はははは飛ぶわ飛ぶわ、南瓜畠《かぼちゃばたけ》へ潜って候《そろ》。
蟹五郎 人間の首が飛んだ状《さま》だな、気味助《きびすけ》、気味助。かッかッかッ。(と笑い)鯉七、これからどこへ行く。

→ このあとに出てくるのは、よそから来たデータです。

### config.mk
export PLATFORM = sky130hd
export DESIGN_NAME = shift_add_mul
export DESIGN_NICKNAME = d
export VERILOG_FILES = /design/src/rtl/mul_pkg.sv /design/src/rtl/mul_ctrl.sv /design/src/rtl/mul_step.sv /design/src/rtl/mul_regs.sv /design/src/rtl/shift_add_mul.sv
export SDC_FILE = /design/constraint.sdc
export NUM_CORES = 1
export LEC_CHECK = 0
export ABC_AREA = 1
export BUFFER_PORTS_ARGS = -buffer_cell sky130_fd_sc_hd__buf_2
export CORE_MARGIN = 5
export CORE_UTILIZATION = 33
export CTS_BUF_LIST = sky130_fd_sc_hd__clkbuf_8
export DETAILED_ROUTE_END_ITERATION = 8
export GPL_ROUTABILITY_DRIVEN = 0
export SLEW_MARGIN = 5
export SYNTH_ARGS = -nofsm -noshare
export SYNTH_HDL_FRONTEND = slang
export SYNTH_SLANG_ARGS = --single-unit
### constraint.sdc
create_clock -name clk_i -period 2.16 [get_ports clk_i]
set_input_delay 0.648 -clock clk_i [delete_from_list [all_inputs] [get_ports clk_i]]
set_output_delay 0.648 -clock clk_i [all_outputs]
set_load 0.01 [all_outputs]
### src/rtl/mul_pkg.sv
package mul_pkg;
  typedef enum logic {
    ST_IDLE = 1'b0,
    ST_RUN  = 1'b1
  } mul_state_e;
endpackage

### src/rtl/mul_ctrl.sv
module mul_ctrl
  import mul_pkg::*;
#(
  parameter int WIDTH = 8
) (
  input  logic clk_i,
  input  logic rst_ni,
  input  logic go_i,
  output logic idle_o,
  output logic start_o,
  output logic step_o,
  output logic done_o
);
  localparam int CW = (WIDTH > 2) ? $clog2(WIDTH) : 1;
  localparam logic [CW-1:0] CNT_INIT = CW'(WIDTH - 1);

  mul_state_e      state_q, state_d;
  logic [CW-1:0]   cnt_q;
  logic            last;
  logic            done_q;

  assign idle_o  = (state_q == ST_IDLE);
  assign step_o  = (state_q == ST_RUN);
  assign start_o = idle_o && go_i;
  assign last    = (cnt_q == '0);
  assign done_o  = done_q;

  always_comb begin
    state_d = state_q;
    unique case (state_q)
      ST_IDLE: if (go_i) state_d = ST_RUN;
      ST_RUN:  if (last) state_d = ST_IDLE;
      default: state_d = ST_IDLE;
    endcase
  end

  always_ff @(posedge clk_i or negedge rst_ni) begin
    if (!rst_ni) begin
      state_q <= ST_IDLE;
      cnt_q   <= '0;
      done_q  <= 1'b0;
    end else begin
      state_q <= state_d;
      done_q  <= step_o && last;
      if (start_o)     cnt_q <= CNT_INIT;
      else if (step_o) cnt_q <= cnt_q - 1'b1;
    end
  end

  // counter starts at WIDTH-1 after a start
  a_r3_cnt_init: assert property (@(posedge clk_i) disable iff (!rst_ni)
    start_o |=> (cnt_q == CNT_INIT) && (state_q == ST_RUN));
  // run continues while counter nonzero, counting down
  a_r3_count_down: assert property (@(posedge clk_i) disable iff (!rst_ni)
    (step_o && !last) |=> (state_q == ST_RUN) && (cnt_q == $past(cnt_q) - 1'b1));
  // leaving run yields a done pulse in idle
  a_r4_exit_done: assert property (@(posedge clk_i) disable iff (!rst_ni)
    (step_o && last) |=> (done_o && idle_o));
  a_r4_done_single: assert property (@(posedge clk_i) disable iff (!rst_ni)
    done_o |=> !done_o);
  // go during run does not restart the counter
  a_r6_go_ignored: assert property (@(posedge clk_i) disable iff (!rst_ni)
    (step_o && go_i && !last) |=> (cnt_q == $past(cnt_q) - 1'b1));
endmodule

### src/rtl/mul_step.sv
module mul_step #(
  parameter int WIDTH = 8
) (
  input  logic [WIDTH-1:0] a_i,
  input  logic [WIDTH-1:0] b_i,
  input  logic [WIDTH-1:0] q_i,
  output logic [WIDTH-1:0] a_o,
  output logic [WIDTH-1:0] q_o
);
  logic [WIDTH:0] sum;

  // adder feeding shifter: carry-out lands in the top bit of A
  assign sum = {1'b0, a_i} + (q_i[0] ? {1'b0, b_i} : '0);
  assign a_o = sum[WIDTH:1];
  assign q_o = {sum[0], q_i[WIDTH-1:1]};
endmodule

### src/rtl/mul_regs.sv
module mul_regs #(
  parameter int WIDTH = 8
) (
  input  logic             clk_i,
  input  logic             rst_ni,
  input  logic             idle_i,
  input  logic             start_i,
  input  logic             step_i,
  input  logic             load_b_i,
  input  logic             load_q_i,
  input  logic [WIDTH-1:0] data_i,
  output logic [2*WIDTH-1:0] product_o
);
  logic [WIDTH-1:0] a_q, b_q, q_q;
  logic [WIDTH-1:0] a_nx, q_nx;
  logic             ld_b, ld_q;

  assign ld_b = load_b_i && idle_i;
  assign ld_q = load_q_i && idle_i;

  mul_step #(.WIDTH(WIDTH)) u_step (
    .a_i (a_q),
    .b_i (b_q),
    .q_i (q_q),
    .a_o (a_nx),
    .q_o (q_nx)
  );

  always_ff @(posedge clk_i or negedge rst_ni) begin
    if (!rst_ni) begin
      a_q <= '0;
      b_q <= '0;
      q_q <= '0;
    end else begin
      if (ld_b) b_q <= data_i;
      if (start_i) a_q <= '0;
      else if (step_i) a_q <= a_nx;
      if (ld_q) q_q <= data_i;
      else if (step_i) q_q <= q_nx;
    end
  end

  assign product_o = {a_q, q_q};

  // multiplicand frozen during a run
  a_r7_mcand_frozen: assert property (@(posedge clk_i) disable iff (!rst_ni)
    step_i |=> $stable(b_q));
  // product holds in idle without go or multiplier load
  a_r8_hold: assert property (@(posedge clk_i) disable iff (!rst_ni)
    (idle_i && !start_i && !load_q_i) |=> $stable(product_o));
  // upper half cleared by start
  a_r10_clear: assert property (@(posedge clk_i) disable iff (!rst_ni)
    start_i |=> (a_q == '0));
endmodule

### src/rtl/shift_add_mul.sv
module shift_add_mul #(
  parameter int WIDTH = 8
) (
  input  logic               clk_i,
  input  logic               rst_ni,
  input  logic               go_i,
  input  logic               load_mcand_i,
  input  logic               load_mplier_i,
  input  logic [WIDTH-1:0]   data_i,
  output logic [2*WIDTH-1:0] product_o,
  output logic               busy_o,
  output logic               done_o
);
  logic idle, start, step;

  mul_ctrl #(.WIDTH(WIDTH)) u_ctrl (
    .clk_i   (clk_i),
    .rst_ni  (rst_ni),
    .go_i    (go_i),
    .idle_o  (idle),
    .start_o (start),
    .step_o  (step),
    .done_o  (done_o)
  );

  mul_regs #(.WIDTH(WIDTH)) u_regs (
    .clk_i     (clk_i),
    .rst_ni    (rst_ni),
    .idle_i    (idle),
    .start_i   (start),
    .step_i    (step),
    .load_b_i  (load_mcand_i),
    .load_q_i  (load_mplier_i),
    .data_i    (data_i),
    .product_o (product_o)
  );

  assign busy_o = step;

  // done and busy never overlap
  a_r1_exclusive: assert property (@(posedge clk_i) disable iff (!rst_ni)
    !(busy_o && done_o));
endmodule

### Word level (Yosys, flattened, before mapping)

Index checks and enable logic that the tools add are counted.

| storage, ports and cells | value |
|---|---|
| register bits after elaboration | 29 |
| output and inout bits | 18 |
| word-level logic and storage cells | 26 |

| operators by class | value |
|---|---|
| $add $sub $neg | 2 |
| multiplexer cells | 10 |
| bitwise logic cells | 1 |
| reduce and logical (&&, ||, !) cells | 7 |

Operators by type and width:

| operator | number |
|---|---|
| 8-bit 2-to-1 mux | 5 |
| 8-bit by 9-bit adder with 9-bit output | 1 |
| 3-bit 2-to-1 mux | 2 |
| 1-bit logical AND | 4 |
| 2-bit nonzero test | 2 |
| 3-bit zero test | 1 |
| 3-bit by 1-bit subtractor with 3-bit output (second input constant) | 1 |
| 1-bit 2-to-1 mux | 2 |
| 1-bit case mux with 2 select lines | 1 |
| 1-bit inverter | 1 |

### Depth between registers and ports, before layout

Gate-level depths: netlist of run 1.

| logic depth | value |
|---|---|
| depth in word-level cells | 4 |
| depth in mapped cells | 12 |
| gate-level depth less buffers | 11 |

### Hierarchy

Synthesis of run 1 repeated with hierarchy kept, for this count alone.

| unflattened totals | value |
|---|---|
| cell total of the unflattened synthesis | 241 |
| area, all modules | 1869.3 µm² |

By module, submodules not included:

| module | instances | cells each | area each (µm²) | seq. area each (µm²) |
|---|---|---|---|---|
| mul_regs | 1 | 131 | 1136.1 | 600.6 |
| mul_step | 1 | 83 | 493.0 | 0.0 |
| mul_ctrl | 1 | 27 | 240.2 | 125.1 |

### Worst setup path before layout of run 1

Ideal clock, no wire load.

| timing path | value |
|---|---|
| kind | register -> register |
| start | register u_regs.q_q[0] |
| end | register u_regs.a_q[7] |
| arrival | 1.640 ns |
| path slack | 0.404 ns |
| cell stages (with the launch flop) | 12 |
| clock period less this slack | 1.756 ns |
| path through | dfrtp_1 > clkbuf_1 > nand2_1 > inv_1 > ha_1 > fa_1 > nand3_2 > nand3_2 > nand2_1 > nand2_1 > nand2_1 > nand2_1 |

| on the way | value |
|---|---|
| word-level cells in the longest chain between the ends | 4 |

RTL lines:

| item | RTL line | RTL |
|---|---|---|
| start, declared | mul_regs.sv:14 | `logic [WIDTH-1:0] a_q, b_q, q_q;` |
| start signal, assigned | mul_regs.sv:38 | `if (ld_q) q_q <= data_i;` |
| start signal, assigned | mul_regs.sv:39 | `else if (step_i) q_q <= q_nx;` |
| 8-bit 2-to-1 mux | mul_step.sv:13 | `assign sum = {1'b0, a_i} + (q_i[0] ? {1'b0, b_i} : '0);` |
| 8-bit by 9-bit adder with 9-bit output | mul_step.sv:13 |  |
| 8-bit 2-to-1 mux | mul_regs.sv:37 | `else if (step_i) a_q <= a_nx;` |
| 8-bit 2-to-1 mux | mul_regs.sv:36 | `if (start_i) a_q <= '0;` |
| end signal, assigned | mul_regs.sv:37 |  |
| end, declared | mul_regs.sv:14 |  |

Every way passes these cells. The select of a mux whose other input is x is not followed.
A chain may end at the register's enable or synchronous reset.

### Worst setup path after layout of run 1

| timing path | value |
|---|---|
| start | register u_ctrl.state_q, in the netlist u_ctrl.step_o |
| end | output port busy_o |

RTL lines:

| item | RTL line | RTL |
|---|---|---|
| start, declared | mul_ctrl.sv:17 | `mul_state_e state_q, state_d;` |
| start signal, assigned | mul_ctrl.sv:43 | `state_q <= state_d;` |
| end, declared | shift_add_mul.sv:11 | `output logic busy_o,` |

No word-level cell between the ends.

==> results.py, run 1 <==
metrics = {
    "cts": {
        "clockRootBuffer": "clkbuf_8",
        "cts_buffer_depth": 2,
        "cts_tree": "yes",
        "cts_resized": 0,
        "cts_hold_buf": 0,
        "cts.sinks": 29,
        "htreeDepth": 2,
        "postCtsSetupRepairBufs": 0,
        "cts_made_buffers": 5,
        "clk_pin_slew_ns": 0.06,
        "clock_latency_ns": 0.28,
    },
    "drt": {
        "vias": 1331,
        "vias_per_cell": 4.720,
        "drcViolationCount": 0,
        "drt_wl_total_um": 3491,
        "final_antenna_net_count": 0,
        "firstDrtPassIters": 4,
        "dr.first_iter.drc_count": 33,
        "detail_route.wl_per_cell_um": 12.38,
    },
    "worst_setup_path": {
        "endpoint_kind": "output port",
        "crit_chain": "buf_2",
        "critPathBufInv": 1,
        "reg2reg_from": "u_regs.q_q[0]",
        "worstPathRequired_ns": 1.51,
        "critPathLaunchType": "flip-flop",
        "r2r_cells": 10,
        "arrival_ns": 1.13,
        "rrSetupSlack_ns": 0.42,
        "cpPeakStageDelay_ns": 0.63,
        "crit_family": "flip-flops",
        "critical_path_class": "flip-flop to output port",
        "slowest_stage": "dfrtp_1",
        "crit_fanout": 12,
        "r2r_end": "u_regs.a_q[7]",
    },
    "grt": {
        "grt_max_degree": 30,
        "antenna_found_initial": 0,
        "grt_pass1_vias": 1339,
        "overflow": 0,
        "grt_first_pass_wirelength_um": 6065,
        "grt_util_all_layers": 0.1256,
    },
    "sta": {
        "hold_viol_final": 0,
        "finalCriticalPeriod_ns": 1.777,
        "tns_ns": 0,
        "setup-violations-final": 0,
        "skew_ns": 0.005086,
        "max_freq_ghz": 0.5628,
        "rsz0062_at_grt": "no",
        "whs_ns": 0.3928,
        "fin_ws_ns": 0.3830,
        "worst_pin_slew_ns": 0.6518,
        "relSlewSlack": 0.5655,
        "period_share": 0.8227,
        "drv_slew": 0,
    },
    "die": {
        "die_w_um": 79.39,
        "die_h_um": 79.39,
        "ios": 31,
        "core_um2": 4692,
        "start_util": 0.3387,
        "rows": 25,
        "dieArea_um2": 6303,
    },
    "place": {
        "place_inst": 274,
        "placed_area_um2": 1788,
        "pre_cts_ws_ns": 0.4242,
        "place_hpwl_um": 2654,
        "io_buffer_count": 30,
    },
    "min_path": {
        "holdCritPathClass": "primary input to asynchronous set/reset pin",
    },
    "finish": {
        "areaGrowthSynthToFinish_pct": 18.90,
        "drive_gt1_frac": 0.2281,
        "fin_util": 0.4027,
        "final_cell_mix": "76 x nand2_1, 30 x buf_2, 29 x dfrtp_1, 23 x inv_1, 15 x nand3_1",
        "num_antenna_cells": 0,
        "design_area_um2": 1889,
        "final_cell_count_no_fill": 282,
        "final_common_cell": "nand2_1",
        "nets": 251,
    },
    "synthesis": {
        "synth_cell_types": 23,
        "syn-num-nets": 216,
        "synth.area.top_cells": "dfrtp_1 46%, nand2_1 18%, ha_1 7.9%",
        "synthCells": 192,
        "yosys.area.top_type": "dfrtp_1",
        "synth_seq_cells": 29,
        "synth_area_um2": 1589,
        "syn_area_per_cell_um2": 8.276,
        "seq_area_frac_synth": 0.4567,
        "synth_warnings": 0,
        "synth_top_cell_area_share": 0.4567,
    },
    "pwr": {
        "power_density_nw_per_um2": 1475,
        "peakVddDrop_mv": 0.6015,
        "p_leak_nw": 1.114,
        "power.total_mw": 2.786,
    },
    "run_status": {
        "outcome": "completed",
    },
    "flow_run": {
        "drv_cap": 0,
    },
}
worst max path at each step:
stage | start | endpoint | slack [ns] | cells past startpoint
finish | u_ctrl.step_o | busy_o | 0.38 | 1
global route | u_ctrl.step_o | busy_o | 0.29 | 1
CTS | u_ctrl.step_o | busy_o | 0.35 | 1
detailed placement | u_regs.q_q[0] | u_regs.a_q[7] | 0.42 | 10
global placement | u_regs.q_q[0] | u_regs.a_q[7] | 0.46 | 10
floorplan | u_regs.q_q[0] | u_regs.a_q[7] | 0.40 | 11
layer usage:
layer | vias up | wire length [um] | track usage
met3 | 6 | 166 | 0.04515
li1 | 677 | - | -
met1 | 617 | 1681 | 0.1522
met5 | - | 0 | 0
met2 | 31 | 1577 | 0.1970
met4 | 0 | 66 | 0.06186
Yosys cell counts:
| master | instances |
|---|---|
| a21o_1 | 1 |
| a21oi_1 | 4 |
| a22o_1 | 1 |
| a22oi_1 | 1 |
| buf_2 | 1 |
| buf_6 | 1 |
| clkbuf_1 | 1 |
| clkbuf_8 | 1 |
| dfrtp_1 | 29 |
| fa_1 | 1 |
| ha_1 | 10 |
| inv_1 | 23 |
| inv_2 | 1 |
| mux2_2 | 8 |
| nand2_1 | 76 |
| nand2_4 | 1 |
| nand3_1 | 15 |
| nand3_2 | 2 |
| nand4_1 | 1 |
| nor2_1 | 9 |
| o21ai_0 | 3 |
| o21ai_1 | 1 |
| xnor2_1 | 1 |
report_power, final:
part | switching, mW | internal [mW] | total (mW)
logic | 0.707 | 0.559 | 1.27
registers | 0.219 | 0.810 | 1.03
clock network | 0.205 | 0.287 | 0.492
total | 1.13 | 1.66 | 2.79
sequential cells by signal (all words and copies together), names as in the netlist:
name           cells
u_regs.b_q         8
u_ctrl.step_o      1
u_ctrl.done_o      1
u_regs.a_q         8
u_regs.q_q         8
u_ctrl.cnt_q       3
logic make-up (layout without fill, tap and decap cells):
kind of cell	count (synthesis)	after routing	synth area share
AND/OR/NAND/NOR	104	104	0.2717
multiplexers	8	8	0.05670
flip-flops	29	29	0.4567
XOR/XNOR	1	1	0.005513
adder cells (fa/ha/maj)	11	11	0.09134
AO/OA/AOI/OAI	11	11	0.04016
buffers and inverters	28	64	0.07794
cell type report:
type,instances,area (um^2)
well taps,54,67.56
multi-input cells,135,739.5
flip-flops and latches,29,725.7
clock buffers,7,96.34
fillers,496,2803
clock inverters,1,5.005
repair buffers,32,165.2
inverters,24,90.09
(Power assumes the default switching activity.)
==> inputs of run 2 (changes only) <==
==> constraint.sdc (replaced) <==
create_clock -name clk_i -period 1.8 [get_ports clk_i]
set_input_delay 0.54 -clock clk_i [delete_from_list [all_inputs] [get_ports clk_i]]
set_output_delay 0.54 -clock clk_i [all_outputs]
set_load 0.01 [all_outputs]
==> run 2 against run 1 <==
Register-to-register slack worse by 0.27 ns. Utilization up 1.8 points. Setup slack worse by 0.24 ns. Critical path depth up 11. Non-clock buffer count up 5. Clock power up 41%. Global-route usage down 0.53 points. Die area unchanged. Wire length up 2.6%. Via count up 0.15%. Critical path type is now flip-flop to flip-flop.
==> results.py, run 2 (synthesized netlist as in run 1, its figures left out) <==
metrics = {
    "worst_setup_path": {
        "r2r_end": "u_regs.a_q[7]",
        "critPathLaunchType": "flip-flop",
        "rrSetupSlack_ns": 0.15,
        "endpoint_kind": "flip-flop",
        "crit_fanout": 6,
        "critical_path_class": "flip-flop to flip-flop",
        "arrival_ns": 1.83,
        "worstPathRequired_ns": 1.97,
        "r2r_cells": 12,
        "reg2reg_from": "u_regs.q_q[0]",
    },
    "run_status": {
        "outcome": "completed",
    },
    "cts": {
        "postCtsSetupRepairBufs": 0,
        "cts_hold_buf": 0,
        "cts_made_buffers": 5,
        "cts.sinks": 29,
        "clk_pin_slew_ns": 0.07,
        "clockRootBuffer": "clkbuf_8",
        "cts_buffer_depth": 2,
        "cts_tree": "yes",
        "clock_latency_ns": 0.28,
        "htreeDepth": 2,
    },
    "sta": {
        "setup-violations-final": 0,
        "finalCriticalPeriod_ns": 1.653,
        "rsz0062_at_grt": "no",
        "max_freq_ghz": 0.6049,
        "skew_ns": 0.007009,
        "relSlewSlack": 0.7520,
        "worst_pin_slew_ns": 0.3720,
        "hold_viol_final": 0,
        "drv_slew": 0,
        "tns_ns": 0,
        "period_share": 0.9184,
        "fin_ws_ns": 0.1469,
    },
    "drt": {
        "detail_route.wl_per_cell_um": 12.48,
        "final_antenna_net_count": 0,
        "vias_per_cell": 4.645,
        "vias": 1333,
        "dr.first_iter.drc_count": 33,
        "drcViolationCount": 0,
        "drt_wl_total_um": 3583,
        "firstDrtPassIters": 4,
    },
    "grt": {
        "grt_max_degree": 30,
        "antenna_found_initial": 0,
        "grt_util_all_layers": 0.1203,
        "overflow": 0,
        "grt_pass1_vias": 1315,
        "grt_first_pass_wirelength_um": 5837,
    },
    "finish": {
        "final_common_cell": "nand2_1",
        "fill_cells": 476,
        "num_antenna_cells": 0,
        "final_cell_mix": "76 x nand2_1, 30 x buf_2, 29 x dfrtp_1, 24 x inv_1, 15 x nand3_1",
        "areaGrowthSynthToFinish_pct": 24.17,
        "multi_input_area_um2": 770.7,
        "drive_gt1_frac": 0.2575,
        "reg_top3": "u_regs.a_q (8), u_regs.b_q (8), u_regs.q_q (8)",
        "seqCellArea_um2": 725.7,
        "nets": 256,
    },
    "die": {
        "dieArea_um2": 6303,
        "rows": 25,
        "core_um2": 4692,
        "die_h_um": 79.39,
        "ios": 31,
        "die_w_um": 79.39,
        "start_util": 0.3387,
    },
    "place": {
        "io_buffer_count": 30,
        "place_hpwl_um": 2730,
        "pre_cts_ws_ns": 0.1040,
    },
    "flow_run": {
        "drv_cap": 0,
    },
    "pwr": {
        "peakVddDrop_mv": 0.6812,
        "power_density_nw_per_um2": 1803,
        "p_leak_nw": 1.142,
    },
    "min_path": {
        "holdCritPathClass": "primary input to asynchronous set/reset pin",
    },
}
-- run 2: metal layers --
metal	wire, um	share of wire	track usage	vias up
li1	-	-	-	682
met3	155	0.043	0.02935	2
met1	1628	0.45	0.1400	623
met5	0	0	0	-
met2	1758	0.49	0.2096	26
met4	40	0.011	0.05155	0
-- run 2: worst max-delay path by stage --
| stage | start | endpoint | slack, ns | depth (start not counted) |
|---|---|---|---|---|
| global route | u_regs.q_q[0] | u_regs.a_q[6] | 0.003 | 11 |
| finish | u_regs.q_q[0] | u_regs.a_q[7] | 0.15 | 12 |
| global placement | u_regs.q_q[0] | u_regs.a_q[7] | 0.14 | 10 |
| detailed placement | u_regs.q_q[0] | u_regs.a_q[7] | 0.10 | 10 |
| floorplan | u_regs.q_q[0] | u_regs.a_q[7] | 0.04 | 11 |
| CTS | u_regs.q_q[0] | u_regs.a_q[7] | 0.09 | 10 |
-- run 2: final cells by class --
class	count	area share
clock buffer	6	0.04185
sequential	29	0.3678
clock inverter	2	0.01712
tap	54	0.03424
inverter	24	0.04566
timing repair buffer	37	0.1027
multi-input combinational	135	0.3906
-- run 2: power breakdown --
part | switching (mW) | leakage, nW | internal (mW)
combinational | 0.890 | 0.726 | 0.752
sequential | 0.251 | 0.354 | 0.972
clock | 0.247 | 0.0626 | 0.445
total | 1.39 | 1.14 | 2.17
-- run 2: through the flow --
stage | util | total power [mW] | instance area (um^2) | cells | hold slack [ns]
after global routing | 0.4205 | 3.881 | 1973 | 287 | 0.2972
after global placement | 0.3891 | 2.809 | 1826 | 279 | 0.4464
final | 0.4205 | 3.558 | 1973 | 287 | 0.2586
after detailed placement | 0.3891 | 2.844 | 1826 | 279 | 0.4574
after CTS | 0.4139 | 3.557 | 1942 | 287 | 0.2710
after floorplan | - | 2.328 | 1589 | 192 | 0.2444
-- run 2: timing repair --
action,in CTS,in global routing
endpoints found under the setup margin,0,2
resized for setup,0,4
hold endpoints to repair,0,0
-- run 2: worst max-delay path, cell delays in order (launching register included) --
cell and delay [ns]:
dfrtp_1 0.42, buf_4 0.17, nand2_1 0.05, inv_1 0.04, ha_1 0.32, nand2_1 0.08, inv_1 0.05, nand2_1 0.10
nand3_2 0.09, nand2_1 0.06, nand2_1 0.05, nand2_1 0.07, nand2_1 0.05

鯉七 むう、ちと里方へ用がある。ところで滝を下って来た。何が、この頃の旱《ひでり》で、やれ雨が欲しい、それ水をくれろ、と百姓どもが、姫様《ひいさま》のお住居《すまい》、夜叉ヶ池のほとりへ五月蠅《うるさ》きほどに集《たか》って来《う》せる。それはまだ可《よ》い。が、何の禁厭《まじない》か知れぬまで、鉄釘《かなくぎ》、鉄火箸《かなひばし》、錆刀《さびがたな》や、破鍋《われなべ》の尻まで持込むわ。まだしもよ。お供物だと血迷っての、犬の首、猫の頭、目を剥《む》き、髯《ひげ》を動かし、舌をべらべら吐く奴を供えるわ。胡瓜《きゅうり》ならば日野川の河童《かっぱ》が噛《かじ》ろう、もっての外な、汚穢《むそ》うて汚穢うて、お腰元たちが掃除をするに手が懸《かか》って迷惑だ。